Ventilator-induced Lung Injury Promotes Inflammation within the Pleural Cavity.

Mechanical ventilation contributes to the morbidity and mortality of patients in Intensive Care, likely through the exacerbation and dissemination of inflammation. Despite its proximity to the lungs and exposure to physical forces, little attention has been paid to the potential of the pleural cavity as an inflammatory source during ventilation. Here we investigate the pleural cavity as a novel site of inflammation during ventilator-induced lung injury. Mice were subjected to low or high tidal volume ventilation strategies for up to 3 hours. High tidal volume ventilation significantly increased cytokine and total protein levels in bronchoalveolar and pleural lavage fluid.
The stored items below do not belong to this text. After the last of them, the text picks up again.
[config.mk]
export PLATFORM = sky130hd
export DESIGN_NAME = hsh_lane
export DESIGN_NICKNAME = d
export VERILOG_FILES = /design/src/rtl/hsh_pkg.sv /design/src/rtl/hsh_ram.sv /design/src/rtl/hsh_lane.sv
export VERILOG_INCLUDE_DIRS = /design/src /design/src/rtl
export SDC_FILE = /design/constraint.sdc
export NUM_CORES = 2
export LEC_CHECK = 0
export BUFFER_PORTS_ARGS = -buffer_cell sky130_fd_sc_hd__buf_2
export CAP_MARGIN = 20
export CORE_ASPECT_RATIO = 1.75
export CORE_MARGIN = 10
export CORE_UTILIZATION = 40
export DETAILED_ROUTE_END_ITERATION = 12
export GPL_ROUTABILITY_DRIVEN = 0
export MAX_ROUTING_LAYER = met4
export PLACE_DENSITY = 0.65
export SLEW_MARGIN = 10
export SYNTH_ARGS = -nofsm -noshare
export SYNTH_HDL_FRONTEND = slang
export SYNTH_SLANG_ARGS = --single-unit
[constraint.sdc]
create_clock -name i_clk -period 7.28 [get_ports i_clk]
set_input_delay 0.728 -clock i_clk [delete_from_list [all_inputs] [get_ports i_clk]]
set_output_delay 0.728 -clock i_clk [all_outputs]
set_load 0.01 [all_outputs]
==> src/rtl/assert_macros.svh <==
// ----------------------------------------------------------------------------
// Assertion macros
// Shared concurrent assertion forms, clocked on i_clk and disabled in reset.
// ----------------------------------------------------------------------------
`ifndef ASSERT_MACROS_SVH
`define ASSERT_MACROS_SVH

// The property must hold at every clock edge outside reset.
`define HSH_ASSERT(lbl, prop, msg) \
    lbl: assert property (@(posedge i_clk) disable iff (!i_rst_n) prop) else $error(msg);

// The condition must never be true at a clock edge outside reset.
`define HSH_NEVER(lbl, cond, msg) \
    lbl: assert property (@(posedge i_clk) disable iff (!i_rst_n) !(cond)) else $error(msg);

`endif

==> src/rtl/hsh_pkg.sv <==
// ----------------------------------------------------------------------------
// hsh_pkg
// Types and constants shared by the hyperplane sign hash modules.
// ----------------------------------------------------------------------------
package hsh_pkg;

    localparam int VECTOR_LENGTH_DEF    = 128;
    localparam int PLANES_DEF           = 8;
    localparam int POINT_COUNT_BITS_DEF = 20;

    localparam int PLANE_IDX_W = 3;
    localparam int ELEM_IDX_W  = 7;
    localparam int VALUE_W     = 16;
    localparam int PROD_W      = 2 * VALUE_W;
    localparam int ACC_W       = 48;
    localparam int HASH_W      = 8;
    localparam int PNUM_W      = 20;
    localparam int CFG_W       = 4;

    localparam logic [CFG_W-1:0] PLANES_USED_RESET = CFG_W'(8);

    // Result queue depth; a power of two so the pointers wrap naturally.
    localparam int OUT_FIFO_DEPTH = 4;
    localparam int OUT_PTR_W      = $clog2(OUT_FIFO_DEPTH);
    localparam int OUT_CNT_W      = $clog2(OUT_FIFO_DEPTH + 1);

    typedef enum logic {
        ACT_LOAD  = 1'b0,
        ACT_POINT = 1'b1
    } t_action;

    typedef struct packed {
        t_action                   action;
        logic [PLANE_IDX_W-1:0]    plane_index;
        logic [ELEM_IDX_W-1:0]     element_index;
        logic signed [VALUE_W-1:0] element_value;
    } t_in_item;

    typedef struct packed {
        logic [HASH_W-1:0] hash_code;
        logic [PNUM_W-1:0] point_number;
    } t_out_item;

    // Pipeline control handed from the top level to every plane lane.
    typedef struct packed {
        logic s1_valid;
        logic s2_valid;
        logic s2_last;
    } t_lane_ctl;

endpackage

==> src/rtl/hsh_out_fifo.sv <==
// ----------------------------------------------------------------------------
// hsh_out_fifo
// Small result queue that decouples the pipeline from the output side.
// ----------------------------------------------------------------------------
`include "assert_macros.svh"

module hsh_out_fifo (
    input  logic                               i_clk,
    input  logic                               i_rst_n,
    input  logic                               i_push,
    input  hsh_pkg::t_out_item                 i_push_data,
    output logic                               o_valid,
    input  logic                               i_ready,
    output hsh_pkg::t_out_item                 o_data,
    output logic [hsh_pkg::OUT_CNT_W-1:0]      o_count
);

    hsh_pkg::t_out_item                 r_mem [hsh_pkg::OUT_FIFO_DEPTH];
    logic [hsh_pkg::OUT_PTR_W-1:0]      r_wr_ptr;
    logic [hsh_pkg::OUT_PTR_W-1:0]      r_rd_ptr;
    logic [hsh_pkg::OUT_CNT_W-1:0]      r_count;
    logic                               pop;

    assign pop = o_valid && i_ready;

    always_ff @(posedge i_clk) begin
        if (i_push) begin
            r_mem[r_wr_ptr] <= i_push_data;
        end
    end

    always_ff @(posedge i_clk) begin
        if (!i_rst_n) begin
            r_wr_ptr <= '0;
            r_rd_ptr <= '0;
            r_count  <= '0;
        end else begin
            if (i_push) begin
                r_wr_ptr <= r_wr_ptr + hsh_pkg::OUT_PTR_W'(1);
            end
            if (pop) begin
                r_rd_ptr <= r_rd_ptr + hsh_pkg::OUT_PTR_W'(1);
            end
            if (i_push && !pop) begin
                r_count <= r_count + hsh_pkg::OUT_CNT_W'(1);
            end else if (pop && !i_push) begin
                r_count <= r_count - hsh_pkg::OUT_CNT_W'(1);
            end
        end
    end

    assign o_valid = (r_count != '0);
    assign o_data  = r_mem[r_rd_ptr];
    assign o_count = r_count;

    `HSH_NEVER(a_no_overflow,
               i_push && (r_count == hsh_pkg::OUT_CNT_W'(hsh_pkg::OUT_FIFO_DEPTH)),
               "result pushed into a full queue")

endmodule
In contrast acid aspiration, explored as an alternative model of injury, only promoted intra-alveolar inflammation with no effect on the pleural space. Resident pleural macrophages demonstrated enhanced activation following injurious ventilation, including upregulated ICAM-1 and interleukin-1β expression, and release of extracellular vesicles. In vivo ventilation and in vitro stretch of pleural mesothelial cells promoted ATP secretion, while purinergic receptor inhibition substantially attenuated extracellular vesicles and cytokine levels in the pleural space. Finally, labelled protein rapidly translocated from the pleural cavity into the circulation during high tidal volume ventilation, to a significantly greater extent than protein translocation from the alveolar space. Overall we conclude that injurious ventilation induces pleural cavity inflammation mediated via purinergic pathway signaling, and likely enhances dissemination of mediators into the vasculature. This previously unidentified consequence of mechanical ventilation potentially implicates the pleural space as a focus of research and novel avenue for intervention in critical care.